You can either lower the bar or raise it. Most of the kids in my class could read in the 1st grade. By the 3rd grade the expectation was to challenge yourself with “big words”. That’s what dictionaries were for. An encyclopedia was a window to the world that existed nowhere else. It was an education unto itself.
But then, we could make change in the 3rd grade so I guess it’s time to lower the bar yet again.
Absolutely, provided they’re in good condition. My wife might disagree. Though in fairness, 1982 was the year I was born so I suppose I have some additional vanity-related interest.
Sure, but you don’t use them to teach school children either. They may have limited use as curios or some minor historical value but they’re not especially useful in an academic setting like a classroom. For that matter, the information in them may be useful but said information is very likely stored elsewhere (like say, in the Encyclopedia Brittanica home offices) for future generations to read about 1982 thoughts regarding weevils and Sierra Leone so there’s no real “We have to save the physical books for people a hundred years from now” impetus either.

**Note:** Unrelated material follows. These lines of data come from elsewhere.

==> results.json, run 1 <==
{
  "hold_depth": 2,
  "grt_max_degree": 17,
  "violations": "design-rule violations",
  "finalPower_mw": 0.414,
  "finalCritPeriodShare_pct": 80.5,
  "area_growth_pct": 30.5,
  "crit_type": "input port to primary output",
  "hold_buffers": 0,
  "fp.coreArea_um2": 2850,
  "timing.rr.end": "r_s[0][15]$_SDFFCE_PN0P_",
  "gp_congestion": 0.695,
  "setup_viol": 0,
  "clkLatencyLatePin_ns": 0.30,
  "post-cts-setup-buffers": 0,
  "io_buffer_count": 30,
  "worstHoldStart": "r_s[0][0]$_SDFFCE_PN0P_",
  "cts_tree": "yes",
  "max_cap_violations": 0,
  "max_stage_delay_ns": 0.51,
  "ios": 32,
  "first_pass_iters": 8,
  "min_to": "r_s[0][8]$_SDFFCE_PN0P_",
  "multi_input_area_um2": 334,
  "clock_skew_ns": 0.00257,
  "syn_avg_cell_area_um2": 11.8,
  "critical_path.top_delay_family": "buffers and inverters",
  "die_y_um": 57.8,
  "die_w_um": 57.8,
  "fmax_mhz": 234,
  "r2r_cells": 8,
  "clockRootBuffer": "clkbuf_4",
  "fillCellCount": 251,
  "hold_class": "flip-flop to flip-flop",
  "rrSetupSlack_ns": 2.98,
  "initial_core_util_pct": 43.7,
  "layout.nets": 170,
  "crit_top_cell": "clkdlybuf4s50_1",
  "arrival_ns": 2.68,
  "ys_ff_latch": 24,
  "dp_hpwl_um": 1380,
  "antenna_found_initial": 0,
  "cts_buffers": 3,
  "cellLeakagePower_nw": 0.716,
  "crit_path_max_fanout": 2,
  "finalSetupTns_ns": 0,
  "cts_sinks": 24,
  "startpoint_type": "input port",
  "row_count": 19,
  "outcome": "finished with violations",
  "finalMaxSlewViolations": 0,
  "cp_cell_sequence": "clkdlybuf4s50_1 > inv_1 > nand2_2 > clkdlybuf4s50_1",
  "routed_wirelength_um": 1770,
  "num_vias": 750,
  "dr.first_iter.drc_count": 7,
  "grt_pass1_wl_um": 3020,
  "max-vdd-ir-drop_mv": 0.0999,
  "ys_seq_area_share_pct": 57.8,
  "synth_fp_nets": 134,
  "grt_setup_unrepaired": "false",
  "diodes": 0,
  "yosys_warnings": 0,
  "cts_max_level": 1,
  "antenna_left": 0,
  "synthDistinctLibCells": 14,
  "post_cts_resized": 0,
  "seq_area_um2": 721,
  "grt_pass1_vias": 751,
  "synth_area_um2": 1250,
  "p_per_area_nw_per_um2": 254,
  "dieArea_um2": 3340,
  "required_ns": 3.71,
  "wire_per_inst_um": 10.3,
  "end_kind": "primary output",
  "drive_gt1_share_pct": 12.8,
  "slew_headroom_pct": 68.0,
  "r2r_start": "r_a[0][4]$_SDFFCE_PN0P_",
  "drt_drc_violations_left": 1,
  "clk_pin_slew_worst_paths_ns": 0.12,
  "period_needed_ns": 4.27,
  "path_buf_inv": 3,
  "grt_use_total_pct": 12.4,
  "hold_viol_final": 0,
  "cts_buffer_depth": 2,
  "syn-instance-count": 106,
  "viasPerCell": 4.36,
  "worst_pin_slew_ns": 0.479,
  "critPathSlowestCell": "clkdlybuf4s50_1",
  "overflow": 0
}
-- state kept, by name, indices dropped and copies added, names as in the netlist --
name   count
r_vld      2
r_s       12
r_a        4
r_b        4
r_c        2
<file path="config.mk">
export PLATFORM = sky130hd
export DESIGN_NAME = voq_wr_ctrl_flat
export DESIGN_NICKNAME = d
export VERILOG_FILES = /design/src/rtl/voq_wr_ctrl_if.sv /design/src/rtl/voq_wr_ctrl.sv /design/src/flat_wrapper.sv
export SDC_FILE = /design/constraint.sdc
export NUM_CORES = 1
export LEC_CHECK = 0
export ABC_AREA = 1
export CAP_MARGIN = 20
export CORE_MARGIN = 2
export CORE_UTILIZATION = 35
export DETAILED_ROUTE_END_ITERATION = 12
export PLACE_DENSITY_LB_ADDON = 0.3
export SLEW_MARGIN = 10
export SYNTH_ARGS = -nofsm -noshare
export SYNTH_HDL_FRONTEND = slang
export SYNTH_SLANG_ARGS = --single-unit
</file>
<file path="constraint.sdc">
create_clock -name clk -period 5.5 [get_ports clk]
set_input_delay 1.1 -clock clk [delete_from_list [all_inputs] [get_ports clk]]
set_output_delay 1.1 -clock clk [all_outputs]
set_load 0.03 [all_outputs]
</file>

They may be useful for a “This is how the world used to be pre-internet” lesson where you explain them, let the kids each pick a volume to thumb through for a little while and then send them off to become mulch.
I say toss 'em. Teaching children how their grandparents did research might be fun, depending on how it’s taught, but what would be the point? How my grandparents did research was a lot less efficient than Google, so knowing how to do it slowly is not much advantage over teaching how to do it in the 21st century.
Rather than comparing old encyclopedia articles to see what’s changed, spend the time learning how to determine that an Internet article is bogus or incomplete or unreliable.
“This morning, boys and girls, we are going to learn about clickbait” strikes me as more useful than “let’s see what they didn’t know about AIDS in 1982”. YMMV.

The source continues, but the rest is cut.